In view of the heuristic value of short-circuit current analyses, and in view of the difficulties that arise in explaining established observations with the H⁺-ATPase/antiport hypothesis (an example is discussed above), it is surprising that the well-founded K⁺ transport concept has been so precipitately dismissed. A critical discussion of the antiport hypothesis has been avoided by the postulate that the hypothesized H⁺ and K⁺ fluxes are so intimately coupled to each other that the transport system as a whole behaves like an ‘electrogenic K⁺ pump’. The physicochemical nature of such tight coupling remains, however, in question. In considering these problems, Dow (1992) approached the outcome of our paper, when he suggested: ‘Perhaps the interaction is so tight that alkali metal ions can actually substitute for protons in the ATPase’.
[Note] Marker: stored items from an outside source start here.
**config.mk**
```make
export PLATFORM = sky130hd
export DESIGN_NAME = vsb_div
export DESIGN_NICKNAME = d
export VERILOG_FILES = /design/src/vsb_pkg.sv /design/src/vsb_div.sv
export SDC_FILE = /design/constraint.sdc
export NUM_CORES = 1
export LEC_CHECK = 0
export BUFFER_PORTS_ARGS = -buffer_cell sky130_fd_sc_hd__clkbuf_2
export CAP_MARGIN = 20
export CORE_MARGIN = 5
export CORE_UTILIZATION = 45
export CTS_CLUSTER_DIAMETER = 150
export DETAILED_ROUTE_END_ITERATION = 6
export PLACE_DENSITY = 0.7
export SYNTH_ARGS = -nofsm -noshare
export SYNTH_HDL_FRONTEND = slang
export SYNTH_SLANG_ARGS = --single-unit
```
**constraint.sdc**
```tcl
create_clock -name clk_i -period 2.7 [get_ports clk_i]
set_input_delay 0.54 -clock clk_i [delete_from_list [all_inputs] [get_ports clk_i]]
set_output_delay 0.54 -clock clk_i [all_outputs]
set_load 0.05 [all_outputs]
```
The common structural and biochemical features outlined in the Introduction, the functional analogies and the labelling by antibodies against the ATPase of M. sexta (Klein, 1992) justify the assumption that the K⁺ pump at epidermal sensilla does not differ in essence from the catalytic element of the K⁺-transporting system in the midgut or Malpighian tubules. In these epithelia, the ATPase has been reliably identified as a V-type ATPase (see references in Introduction). F-ATPases and the related V-ATPases are characterized by their specific molecular structure, showing homologies from the quaternary down to the primary level. Most of them seem to exhibit the extremely high proton specificity that is a prerequisite for the operation of H⁺-translocating ATPases in the presence of abundant Na⁺ and K⁺.
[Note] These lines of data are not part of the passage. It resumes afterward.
File: src/rtl/wgf_pkg.sv
// Shared types, constants and arithmetic helpers for the wheel ground friction step unit.
`default_nettype none

package wgf_pkg;

    localparam int FRAC_BITS_DEF = 16;

    // Skid queue between front and back (power of two).
    localparam int QDEPTH = 4;
    localparam int QPTR_W = $clog2(QDEPTH);
    localparam int QCNT_W = $clog2(QDEPTH + 1);

    localparam logic [30:0] RST_TIME_STEP      = 31'd655;
    localparam logic [30:0] RST_FRICTION_COEFF = 31'd42598;
    localparam logic [30:0] RST_WHEEL_INERTIA  = 31'd6554;
    localparam logic [30:0] RST_SHAFT_DAMPING  = 31'd65536;

    typedef enum logic [1:0] {
        REG_TIME_STEP      = 2'd0,
        REG_FRICTION_COEFF = 2'd1,
        REG_WHEEL_INERTIA  = 2'd2,
        REG_SHAFT_DAMPING  = 2'd3
    } t_reg;

    typedef struct packed {
        logic [30:0] time_step;
        logic [30:0] friction_coeff;
        logic [30:0] wheel_inertia;
        logic [30:0] shaft_damping;
    } t_cfg;

    typedef struct packed {
        logic signed [31:0] vel_x;
        logic signed [31:0] vel_y;
        logic        [30:0] normal_load;
        logic        [30:0] wheel_diameter;
        logic signed [31:0] spin_rate;
        logic signed [31:0] drive_torque;
    } t_in;

    typedef struct packed {
        logic signed [31:0] force_lon;
        logic signed [31:0] force_lat;
        logic signed [31:0] new_spin_rate;
    } t_out;

    // Queue entry: item fields plus the raw front products.
    typedef struct packed {
        logic signed [31:0] vel_x;
        logic signed [31:0] vel_y;
        logic signed [31:0] spin_rate;
        logic signed [31:0] drive_torque;
        logic        [30:0] wheel_diameter;
        logic        [61:0] prod_lim;
        logic signed [63:0] prod_damp;
    } t_qent;

    // Sideband riding along the tw divider.
    typedef struct packed {
        logic signed [31:0] damp;
        logic signed [31:0] w;
        logic signed [31:0] tq;
        logic        [30:0] diam;
    } t_bside;

    // Per-item context carried down the back pipeline.
    typedef struct packed {
        logic signed [31:0] lat;
        logic signed [31:0] lon;
        logic signed [31:0] lim;
        logic signed [31:0] damp;
        logic signed [31:0] w;
        logic signed [31:0] tq;
        logic        [30:0] diam;
    } t_ctx;

    function automatic logic signed [31:0] sat32(input logic signed [63:0] x);
        logic signed [31:0] r;
        if (x > 64'sd2147483647) begin
            r = 32'sh7FFFFFFF;
        end else if (x < -64'sd2147483648) begin
            r = 32'sh80000000;
        end else begin
            r = x[31:0];
        end
        return r;
    endfunction

    // Fixed-point product rescale, floor rounding, saturated.
    function automatic logic signed [31:0] qscale(input logic signed [63:0] p,
                                                  input int unsigned s);
        logic signed [63:0] t;
        t = p >>> s;
        return sat32(t);
    endfunction

    function automatic logic signed [31:0] clamp(input logic signed [31:0] x,
                                                 input logic signed [31:0] lim);
        logic signed [31:0] r;
        if (x > lim) begin
            r = lim;
        end else if (x < -lim) begin
            r = -lim;
        end else begin
            r = x;
        end
        return r;
    endfunction

    function automatic logic [31:0] mag32(input logic signed [31:0] x);
        logic [31:0] r;
        r = x[31] ? (~$unsigned(x) + 32'd1) : $unsigned(x);
        return r;
    endfunction

endpackage

`default_nettype wire

File: src/rtl/wgf_queue.sv
// Small FIFO between the front and back sections.
`default_nettype none

module wgf_queue (
    input  wire logic                            i_clk,
    input  wire logic                            i_rst_n,
    input  wire logic                            i_push,
    input  wire wgf_pkg::t_qent                  i_ent,
    input  wire logic                            i_pop,
    output wgf_pkg::t_qent                       o_ent,
    output logic [wgf_pkg::QCNT_W-1:0]           o_count
);

    wgf_pkg::t_qent                  r_mem [wgf_pkg::QDEPTH];
    logic [wgf_pkg::QPTR_W-1:0]      r_wr;
    logic [wgf_pkg::QPTR_W-1:0]      r_rd;
    logic [wgf_pkg::QCNT_W-1:0]      r_count;

    always_ff @(posedge i_clk) begin
        if (!i_rst_n) begin
            r_wr    <= '0;
            r_rd    <= '0;
            r_count <= '0;
        end else begin
            if (i_push) begin
                r_wr <= r_wr + 1'b1;
            end
            if (i_pop) begin
                r_rd <= r_rd + 1'b1;
            end
            if (i_push && !i_pop) begin
                r_count <= r_count + 1'b1;
            end else if (!i_push && i_pop) begin
                r_count <= r_count - 1'b1;
            end
        end
    end

    always_ff @(posedge i_clk) begin
        if (i_push) begin
            r_mem[r_wr] <= i_ent;
        end
    end

    assign o_ent   = r_mem[r_rd];
    assign o_count = r_count;

endmodule

`default_nettype wire

File: config.mk
export PLATFORM = sky130hd
export DESIGN_NAME = wgf_queue
export DESIGN_NICKNAME = d
export VERILOG_FILES = /design/src/rtl/wgf_pkg.sv /design/src/rtl/wgf_queue.sv
export SDC_FILE = /design/constraint.sdc
export NUM_CORES = 1
export LEC_CHECK = 0
export ABC_AREA = 1
export BUFFER_PORTS_ARGS = -buffer_cell sky130_fd_sc_hd__clkbuf_2
export CORE_ASPECT_RATIO = 0.6
export CORE_MARGIN = 4
export CORE_UTILIZATION = 30
export DETAILED_ROUTE_END_ITERATION = 16
export GPL_ROUTABILITY_DRIVEN = 0
export GPL_TIMING_DRIVEN = 0
export PLACE_DENSITY = 0.48
export SLEW_MARGIN = 15
export SYNTH_ARGS = -nofsm -noshare
export SYNTH_HDL_FRONTEND = slang
export SYNTH_SLANG_ARGS = --single-unit
File: constraint.sdc
create_clock -name i_clk -period 24.4 [get_ports i_clk]
set_clock_uncertainty 0.1 [all_clocks]
set_input_delay 4.88 -clock i_clk [delete_from_list [all_inputs] [get_ports i_clk]]
set_output_delay 4.88 -clock i_clk [all_outputs]
set_load 0.01 [all_outputs]
======== Word level (Yosys, flattened, before mapping) ========
Memories as Yosys holds them, arrays and structs flattened. A register that Yosys moved wholly into a read port is not among the register bits.
Cells that the tools add are included.
cells by class
  $mul .................................... 0
  $add $sub $neg .......................... 4
  mux-type cells .......................... 6
  bitwise logic cells ..................... 0
  shift operators ......................... 0
  equality and inequality tests ........... 0
  div/mod/pow operators ................... 0
  reduce and logical (&&, ||, !) cells .... 5
  order comparisons ....................... 0
operators by type and width
  kind                                                                 count
  3-bit 2-to-1 mux                                                     2
  2-bit by 1-bit adder with 2-bit output (second input constant)       2
  2-bit 2-to-1 mux                                                     2
  3-bit by 1-bit adder with 3-bit output (second input constant)       1
  3-bit by 1-bit subtractor with 3-bit output (second input constant)  1
  1-bit logical AND                                                    2
  1-bit zero test                                                      2
  1-bit 2-to-1 mux                                                     2
  2-bit nonzero test                                                   1
storage, ports and cells
  memories kept ........................... 1
  RAM bits ................................ 1,140
  bits in registers ....................... 7
  bits of input ports ..................... 289
  output and inout port bits .............. 288
  latch bits .............................. 0
  bits in read-only memories .............. 0
memories
  memory  words  width  rd ports  clocked after memory_dff  write ports  RTL line         source
  r_mem   4      285    1         1                         1            wgf_queue.sv:14  wgf_pkg::t_qent r_mem [wgf_pkg::QDEPTH];

======== Logic depth before layout (Yosys ltp) ========
  depth in word-level cells ............... 4
  mapped depth ............................ 10
  depth with buffers taken out ............ 10

======== Worst setup path before layout ========
OpenSTA, ideal clock, no wires.
  path kind ............................... input port to flip-flop
  start ................................... input i_push
  end ..................................... memory r_mem[0][0] (netlist name) (enable)
  setup time .............................. 0.635 ns
  arrival ................................. 10.375 ns
  slack ................................... 13.290 ns
  stages on the path ...................... 2
  data required time ...................... 23.665 ns
  path through ............................ nand2_1 -> inv_1
between the ends
  cells in the longest elaborated chain, start to end .. 2
ends and longest elaborated chain
  element                                 RTL line         source
  start, declared                         wgf_queue.sv:7   input wire logic i_push,
  1-bit 2-to-1 mux                        wgf_queue.sv:40  if (i_push) begin
  1-bit 2-to-1 mux (implied by the code)  wgf_queue.sv:41  r_mem[r_wr] <= i_ent;
  end, declared                           wgf_queue.sv:14
Every way passes these cells.

==> results.txt <==
The run finished with clean final reports. The part of the total power dissipated in combinational logic is 10.1%. 577 I/O pins were placed. The total detailed-routing wirelength is 129 mm. The starting DRC count in detailed routing is 2,115. Clock tree synthesis selected as its root buffer the cell clkbuf_16. TritonCTS built the clock tree. Leaving out fill and tap cells, the most frequent cells in the layout are 1,140 x edfxtp_1, 577 x clkbuf_2, 575 x nor2_1. The max-slew headroom at the worst pin is 52.5%.

Internal power comes to 3.30 mW. The critical path is of the reg2out type. Setup repair after global routing left no endpoint under its margin.

The synthesis warning total came out at 0. The area after detailed placement is 0.0480 sq mm. The total power density per cell area came out at 85.1 mW/mm^2. The core area is 0.140 sq mm.

The net count of the finished layout is 3,810. The number of global-route vias before repair is 25.3k. The slack of the worst reg-to-reg path came out at 21.72 ns.

The worst min-delay path class is reg2reg. The worst path in the final design needs a cycle of 8.24 ns, including I/O delays and setup. The highest fanout seen on the critical path is 11.

The worst setup path is captured at a primary output. The remaining number of nets flagged by the antenna check after routing came out at 0. Per report_power, the sequential group accounts for 51.9% of the total. The number of sinks handled by clock tree synthesis is 1,149. The layout-stage area growth over the synthesis result is 21.7%. Leaving out fill and tap cells, the most frequent cell in the layout is edfxtp_1. The number of buffers on the longest clock path is 3. The width of the chip is 493 um. The synthesized area divided by synthesized cell count is 15.0 sq um. The final route contains 26.2k vias. The number of antenna violations at the first check in global routing was 38. Of the total power, the share spent switching nets is 24.6%.

The maximum operating frequency is 121 MHz. The area of the mapped netlist came out at 0.0423 sq mm. Synthesis produced a netlist with a net count of 3,107. The share of final-layout standard cells stronger than drive strength 1 came out at 22.4%. The post-CTS setup buffer count came out at 0. The sum of negative setup slack came out at 0 ns. Synthesis produced 2,812 cells. The hold violation total from the final report is 0.

The total DRC errors in the routed layout is 0. After clock tree synthesis, the flow added hold-fix buffers numbering 0. The average detailed-routed wire length per instance came out at 23.3 um. The largest net degree at the start of global routing came out at 87. The total global routing overflow is 0. The first global-routing pass estimated 183 mm of wire.

The number of iterations in the first detailed-routing pass came out at 5. The part of the total power dissipated in the clock network came out at 38.0%. The critical path required time came out at 19.42 ns.

The total die area came out at 0.147 sq mm. For the pin with the worst max-slew slack, the measured transition is 0.712 ns. The startpoint class of the critical path is a register. The peak ir drop on the vdd network came out at 0.0000567 V. The number of buffers created by CTS came out at 110.

The number of synthesized register bits came out at 1,149. The final number of max-transition violations is 0. The initial core utilization came out at 30.3%. Setup violations remaining at the end of the flow were counted as 0. The H-tree was split into 3 levels.

The share of synthesized area occupied by flip-flops and latches is 81.3%. The post-route clock period utilization came out at 33.8%. After detailed routing, the number of vias per cell comes to 4.75. The total net switching power came out at 1.08 mW.

Global routing used 16.8% of the available tracks. The max-cap violation count came out at 0. The synthesized netlist contains 18 unique library cells. The leakage power is 17.6 nW. The HPWL after detailed placement came out at 84.2 mm. The post-cts sizing count came out at 0. The final instance area came out at 0.0515 sq mm. Clock-pin slew was measured on the worst setup and hold paths at 0.06 ns. The clock insertion delay at the later pin of the skew report came out at 0.71 ns.

Data on the critical path arrives at its endpoint at 3.26 ns. The floorplan has 106 rows. The quantity of I/O buffers inserted on ports came out at 576. The overall die height came out at 299 um.
-- final cells by class --
| type | count | area, sq um |
|---|---|---|
| Fill cell | 13400 | 88200 |
| Sequential cell | 1149 | 34400 |
| Multi-Input combinational cell | 1457 | 6970 |
| Timing Repair Buffer | 591 | 3300 |
| Clock buffer | 141 | 2910 |
| Tap cell | 1890 | 2360 |
| Buffer | 189 | 865 |
| Clock inverter | 56 | 512 |
| Inverter | 17 | 93.8 |
| Antenna cell | 20 | 50.0 |
-- routing by layer --
layer	track usage, %	routed length [um]	vias up
met4	3.97	3030	20
met5	0	155	-
met2	26.0	58200	787
met1	23.2	57300	13000
met3	5.30	9940	187
li1	-	-	12100
-- worst paths after layout --
check | to | depth (start not counted) | startpoint
min | register | 1 | r_rd[1]$_SDFFE_PN0P_
max reg2reg | r_mem[2][177]$_DFFE_PP_ | 6 | r_wr[0]$_SDFFE_PN0P_
max | o_ent[179] | 7 | register
min reg2reg | register | 1 | r_rd[1]$_SDFFE_PN0P_
-- through the flow --
step / cells / hold WS [ns] / util, % / worst slack (ns) / total power [mW]
floorplan: 2812 / 0.312 / - / 13.29 / 2.54
global placement: 5278 / 0.329 / 34.1 / 7.42 / 2.80
detailed placement: 5293 / 0.337 / 34.4 / 16.83 / 2.77
CTS: 5490 / 0.334 / 36.8 / 16.02 / 4.44
global route: 5493 / 0.351 / 36.8 / 15.98 / 4.56
finish: 5510 / 0.322 / 36.9 / 16.16 / 4.38
-- logic make-up after synthesis --
| logic type | synth area share [%] |
|---|---|
| AOI/OAI and AO/OA | 11.1 |
| adders and majority gates | 0.195 |
| buffers and inverters | 2.19 |
| DFF | 81.3 |
| and+or+nand+nor | 5.21 |
-- worst max-delay path, cell delays in order, from the launching register on --
cell and delay, ns:
dfxtp_1 0.48, buf_4 0.38, buf_4 0.34, buf_4 0.32, buf_2 0.32, nor2_1 0.08, o22ai_1 0.37, clkbuf_2 0.22
-- sequential cells by signal, summed over array words and instances, names as in the netlist, named ones only --
signal,flops
r_mem,1140
o_count,3
r_rd,2
r_wr,2
-- synth_stat cells --
master    number  area (sq um)
clkbuf_1     121           454
dfxtp_1        9           180
buf_6          3          33.8
fa_1           1          20.0
nor2_1       575          2160
edfxtp_1    1140         34200
a21oi_1        4          20.0
buf_4         20           150
o21ai_1       15          75.1
nand3_1        1          5.00
buf_2         45           225
inv_1         15          56.3
inv_2          2          7.51
o22ai_1      285          1780
ha_1           5          62.6
o21ai_0      561          2810
nand4_1        1          6.26
nand2_1        9          33.8
-- power by group through the flow --
stage / clock [mW] / sequential [mW] / combinational (mW)
2_1_floorplan: 0 / 2.34 / 0.204
3_3_place_gp: 0 / 2.36 / 0.443
3_5_place_dp: 0 / 2.32 / 0.453
4_1_cts: 1.71 / 2.27 / 0.454
5_1_grt: 1.80 / 2.28 / 0.485
6_report: 1.66 / 2.27 / 0.442
Note: power is estimated with default switching activity, not from simulation.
The function ascribed to the V-type ATPase of Enterococcus hirae (Streptococcus faecalis) is essentially different from the electrogenic H⁺ transport of most V-ATPases. It has been suggested that it drives an electroneutral exchange of Na⁺ for K⁺ (Kakinuma and Igarashi, 1989, 1994). The F₁F_o-ATPase of the anaerobic bacterium Propionigenium modestum allows Na⁺ to substitute for protons (Laubinger and Dimroth, 1989; Dimroth, 1994), and it has been shown that Na⁺ and H₃O⁺ share the same binding site in the F_o moiety (Kluge and Dimroth, 1993). Acetobacterium woodii yields a further example of a Na⁺-translocating F-ATPase (Reidlinger and Müller, 1994; Reidlinger et al. 1994). Site-directed mutagenesis of subunit c changed the binding specificity of F_o from Escherichia coli H⁺-ATPase (Zhang and Fillingame, 1995). These examples show that minor modifications may affect the specificity of a proton-translocating ATPase.

From the structural evidence and the physiological evidence gained from the intact midgut epithelium of lepidopteran larvae, from Malpighian tubules and from epithelial sensilla, we infer that the K⁺ transport at insect epithelia relies on a modified vacuolar ATPase. A V-ATPase with a reduced proton specificity, due to some modification at any structural level, will operate just like the electrogenic cation pump at insect epithelia.

We are grateful to Professor Dr Ulrich Thurm and Dr Dorothea-Ch. Neugebauer for critically reading the manuscript and for stimulating discussions. We also thank Dr Elizabeth Howes for very helpful editorial work on the manuscript.